• _What to produce_:
Every line of the records that holds the word "instances" should be copied out.

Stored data
>>>>

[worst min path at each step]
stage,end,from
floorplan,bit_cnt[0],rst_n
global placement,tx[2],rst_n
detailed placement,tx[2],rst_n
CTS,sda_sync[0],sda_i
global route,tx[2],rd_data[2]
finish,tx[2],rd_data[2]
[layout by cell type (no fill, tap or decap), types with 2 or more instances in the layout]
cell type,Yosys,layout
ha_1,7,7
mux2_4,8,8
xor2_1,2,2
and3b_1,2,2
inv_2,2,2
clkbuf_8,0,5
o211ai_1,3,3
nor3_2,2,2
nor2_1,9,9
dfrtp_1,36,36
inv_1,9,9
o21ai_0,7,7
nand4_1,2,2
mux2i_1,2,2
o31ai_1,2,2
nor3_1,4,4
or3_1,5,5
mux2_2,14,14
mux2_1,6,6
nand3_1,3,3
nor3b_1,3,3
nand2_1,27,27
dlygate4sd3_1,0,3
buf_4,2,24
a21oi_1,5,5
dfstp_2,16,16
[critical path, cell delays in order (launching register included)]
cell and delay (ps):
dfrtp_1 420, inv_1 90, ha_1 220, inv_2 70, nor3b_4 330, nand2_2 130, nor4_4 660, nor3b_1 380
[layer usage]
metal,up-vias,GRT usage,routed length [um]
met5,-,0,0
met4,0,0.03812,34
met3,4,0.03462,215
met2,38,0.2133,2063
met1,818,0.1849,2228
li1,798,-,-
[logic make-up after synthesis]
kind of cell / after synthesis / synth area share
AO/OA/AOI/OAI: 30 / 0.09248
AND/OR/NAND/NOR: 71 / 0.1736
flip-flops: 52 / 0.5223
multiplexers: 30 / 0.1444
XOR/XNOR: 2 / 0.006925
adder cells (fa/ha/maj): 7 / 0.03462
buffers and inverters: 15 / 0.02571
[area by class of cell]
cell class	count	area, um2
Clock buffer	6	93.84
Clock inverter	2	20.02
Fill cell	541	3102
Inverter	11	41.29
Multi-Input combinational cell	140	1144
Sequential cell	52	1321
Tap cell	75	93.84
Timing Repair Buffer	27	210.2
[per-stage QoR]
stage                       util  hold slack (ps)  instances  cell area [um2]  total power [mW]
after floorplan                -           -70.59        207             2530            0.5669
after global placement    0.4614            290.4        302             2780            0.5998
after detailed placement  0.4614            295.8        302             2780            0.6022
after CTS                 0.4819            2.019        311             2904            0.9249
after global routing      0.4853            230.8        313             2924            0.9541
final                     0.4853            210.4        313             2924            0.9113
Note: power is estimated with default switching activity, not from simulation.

<<<<

• _Answer space_:
[layout by cell type (no fill, tap or decap), types with 2 or more instances in the layout]
stage                       util  hold slack (ps)  instances  cell area [um2]  total power [mW]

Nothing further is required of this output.